The Weekly Guide to Employment Law Developments

The Rocky Mountain Employer

Labor & Employment Law Updates

A Worker's Travel Time is Compensable when it is Integral and Indispensable to Their Principal Activity

Kathryn Bennett, Law Clerk

On Monday October 6, 2025, the Supreme Court declined to review a Third Circuit ruling on whether home health aides’ (“HHA”) travel time between patient visits during one continuous workday must be compensated under the Fair Labor Standards Act of 1938 (“FLSA”).  The Supreme Court’s decision to decline review effectively allows the circuit courts to follow the Third Circuit’s reasoning for determining whether travel time is integral and indispensable to the employee’s principal working activity. 

Supreme Court Denies Petition for Certiorari in Sec'y United States Dep't of Lab. v. Nursing Home Care Mgmt. Inc., 128 F.4th 146 (3d Cir. 2025)

            On October 6, 2025, the U.S. Supreme Court refused to review the lower courts’ decision finding that employers must compensate employees for travel time that is “integral and indispensable” to employees’ principal activities under the FLSA. Sec'y United States Dep't of Lab. v. Nursing Home Care Mgmt. Inc., 128 F.4th 146 (3d Cir. 2025), cert. denied sub nom. Nursing Home Care Mgmt., et. al., v. Chavez-DeRemer, Sec. of Labor, 2025 WL 2823746 (Oct. 6, 2025) (“Home Care Mgmt.”).

            The main point of law at issue in Home Care Mgmt. was whether travel by HHAs between the start of their first appointment and the end of their last appointment was compensable under the FLSA, or whether it was excluded from compensable time under the Portal-to-Portal Act of 1947,[1] an amendment to the FLSA.  Defendant Nursing Home Care (“Home Care”) argued that the time HHAs spent traveling between different patients’ homes in one day was not compensable, because that travel was not “integral and indispensable” to the HHA’s work activities.  In rejecting Home Care’s argument, the Third Circuit relied upon IBP, Inc. v. Alvarez, where the U.S. Supreme Court held that travel time is not integral and indispensable when it is at least “two steps removed from the productive activity.”[2]  IBP, Inc. v. Alvarez, 546 U.S. 21 (2005).  Unlike the IBP employees, the Third Circuit explained that the time the HHAs spent traveling between home care visits was integral and indispensable to their principal activity of working in the patient’s home – and thus, was compensable under the FLSA.

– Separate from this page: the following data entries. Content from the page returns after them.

### src/rtl/systolic_skew_feeder_pkg.sv
// Shared parameters and state encoding for the systolic array feeder and MAC array.
package tpu_pkg;
    localparam int unsigned BITS_AB = 8;
    localparam int unsigned DIM     = 8;

    typedef enum logic [1:0] {LOAD, FULL, STREAM, DONE} feeder_state_t;
endpackage

### src/rtl/systolic_skew_feeder_skew_lane.sv
// One lane of the skew feeder: holds its column of the operand block and
// selects element (step - LANE), or zero padding outside the diagonal.
module skew_lane #(
    parameter int unsigned BITS_AB = tpu_pkg::BITS_AB,
    parameter int unsigned DIM     = tpu_pkg::DIM,
    parameter int unsigned LANE    = 0,
    parameter int unsigned CW      = 4,
    parameter int unsigned TW      = 4
) (
    input  logic               clk,
    input  logic               rst_n,
    input  logic               wr_en,
    input  logic [CW-1:0]      wr_idx,
    input  logic [BITS_AB-1:0] wr_data,
    input  logic [TW-1:0]      step,
    output logic [BITS_AB-1:0] sel
);
    logic [BITS_AB-1:0] col [DIM];

    always_ff @(posedge clk or negedge rst_n) begin
        if (!rst_n) begin
            for (int unsigned k = 0; k < DIM; k++) col[k] <= '0;
        end else if (wr_en) begin
            for (int unsigned k = 0; k < DIM; k++)
                if (32'(wr_idx) == k) col[k] <= wr_data;
        end
    end

    // Entry k of this column belongs to stream step LANE + k.
    always_comb begin
        sel = '0;
        for (int unsigned k = 0; k < DIM; k++)
            if (32'(step) == LANE + k) sel = col[k];
    end
endmodule

### src/rtl/systolic_skew_feeder.sv
// Buffers a DIM x DIM operand block, then streams it into a systolic edge
// with lane i delayed i cycles; holds the load/stream state machine.
module systolic_skew_feeder
    import tpu_pkg::*;
#(
    parameter int unsigned BITS_AB = tpu_pkg::BITS_AB,
    parameter int unsigned DIM     = tpu_pkg::DIM
) (
    input  logic                   clk,
    input  logic                   rst_n,
    input  logic                   vec_valid,
    input  logic [DIM*BITS_AB-1:0] vec_data,
    output logic                   vec_ready,
    input  logic                   start,
    output logic                   busy,
    output logic [DIM*BITS_AB-1:0] a_out,
    output logic                   en_out,
    output logic                   done
);
    localparam int unsigned CW = $clog2(DIM + 1);
    localparam int unsigned TW = $clog2(2 * DIM - 1);
    localparam logic [CW-1:0] C_LAST = CW'(DIM - 1);
    localparam logic [TW-1:0] T_LAST = TW'(2 * DIM - 2);

    feeder_state_t          state;
    logic [CW-1:0]          count;
    logic [TW-1:0]          t;
    logic [TW-1:0]          step_nxt;
    logic                   accept;
    logic [DIM*BITS_AB-1:0] stream_data;

    assign accept = vec_valid && vec_ready && (state == LOAD);

    // Lanes look one step ahead so a_out can be registered with latency 1.
    always_comb begin
        step_nxt = '0;
        if (state == STREAM) step_nxt = t + 1'b1;
    end

    for (genvar i = 0; i < DIM; i++) begin : g_lane
        skew_lane #(
            .BITS_AB (BITS_AB),
            .DIM     (DIM),
            .LANE    (i),
            .CW      (CW),
            .TW      (TW)
        ) u_lane (
            .clk     (clk),
            .rst_n   (rst_n),
            .wr_en   (accept),
            .wr_idx  (count),
            .wr_data (vec_data[i*BITS_AB +: BITS_AB]),
            .step    (step_nxt),
            .sel     (stream_data[i*BITS_AB +: BITS_AB])
        );
    end

    always_ff @(posedge clk or negedge rst_n) begin
        if (!rst_n) begin
            state     <= LOAD;
            count     <= '0;
            t         <= '0;
            a_out     <= '0;
            en_out    <= 1'b0;
            busy      <= 1'b0;
            done      <= 1'b0;
            vec_ready <= 1'b1;
        end else begin
            case (state)
                LOAD: begin
                    if (accept) begin
                        count <= count + 1'b1;
                        if (count == C_LAST) begin
                            state     <= FULL;
                            vec_ready <= 1'b0;
                        end
                    end
                end
                FULL: begin
                    if (start) begin
                        state  <= STREAM;
                        t      <= '0;
                        busy   <= 1'b1;
                        en_out <= 1'b1;
                        a_out  <= stream_data;
                    end
                end
                STREAM: begin
                    if (t == T_LAST) begin
                        state  <= DONE;
                        en_out <= 1'b0;
                        a_out  <= '0;
                        busy   <= 1'b0;
                        done   <= 1'b1;
                    end else begin
                        t     <= t + 1'b1;
                        a_out <= stream_data;
                    end
                end
                DONE: begin
                    state     <= LOAD;
                    done      <= 1'b0;
                    count     <= '0;
                    t         <= '0;
                    vec_ready <= 1'b1;
                end
                default: state <= LOAD;
            endcase
        end
    end
endmodule

### config.mk
export PLATFORM = sky130hd
export DESIGN_NAME = systolic_skew_feeder
export DESIGN_NICKNAME = d
export VERILOG_FILES = /design/src/rtl/systolic_skew_feeder_pkg.sv /design/src/rtl/systolic_skew_feeder_skew_lane.sv /design/src/rtl/systolic_skew_feeder.sv
export SDC_FILE = /design/constraint.sdc
export NUM_CORES = 1
export LEC_CHECK = 0
export CAP_MARGIN = 10
export CORE_UTILIZATION = 40
export CTS_CLUSTER_SIZE = 20
export DETAILED_ROUTE_END_ITERATION = 8
export PLACE_DENSITY = 0.67
export SLEW_MARGIN = 5
export SYNTH_ARGS = -nofsm -noshare
export SYNTH_HDL_FRONTEND = slang
export SYNTH_SLANG_ARGS = --single-unit
### constraint.sdc
create_clock -name clk -period 3.42 [get_ports clk]
set_clock_uncertainty 0.05 [all_clocks]
set_input_delay 0.684 -clock clk [delete_from_list [all_inputs] [get_ports clk]]
set_output_delay 0.684 -clock clk [all_outputs]
set_load 0.005 [all_outputs]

The Tenth Circuit (Which Includes Colorado) Provides Support for the Home Care Mgmt. Decision

            In finding the HHAs travel time was compensable, the lower courts relied on the Tenth Circuit case United Transp. Union Loc. 1745 v. City of Albuquerque,[3]  where the Court held that time spent traveling on city shuttles to relief points at the beginning and end of the split shift period was compensable time “since [the] riding of shuttles was integral and indispensable to city's system of dispatching and relieving drivers at different times and remote locations throughout the city.”  City of Albuquerque, 178 F.3d 1109 (10th Cir. 1999).  Similarly, because Home Care’s business model requires HHAs to travel to different locations throughout a continuous workday to provide their services, traveling to and from home care visits was integral and indispensable to the primary activity of working at a patient’s home.  Thus, the Third Circuit ruling required Home Care to pay back approximately $7 million in damages to its HHAs.

The lower courts’ reliance on City of Albuquerque indicates a growing trend to ensure employees are compensated for travel time under the continuous workday theory when the travel time is integral to the employee’s work.  Employers should consider whether their business puts similar demands on employees as those in Home Care Mgmt. to travel to different locations in one continuous workday, and if so, whether such commutes could be considered integral to the employees’ work.  Campbell Litigation will continue providing updates on these and other developments in the law and remains available to answer your questions.

[1] See 29 U.S.C. §§ 251–262.

[2] Predonning waiting time – the time spent waiting to don necessary protective gear – was “two steps removed” from the productive activity, working on the production floor of IBP’s meat processing facility.  IBP, Inc. v. Alvarez, 546 U.S. 21, 40 (2005).  Rather, “don[ning] the first piece of gear [] marks the beginning of the continuous workday,” since donning is integral and indispensable to the principal activity on the assembly line.  Id.

[3] United Transp. Union Loc. 1745 v. City of Albuquerque, 178 F.3d 1109 (10th Cir. 1999).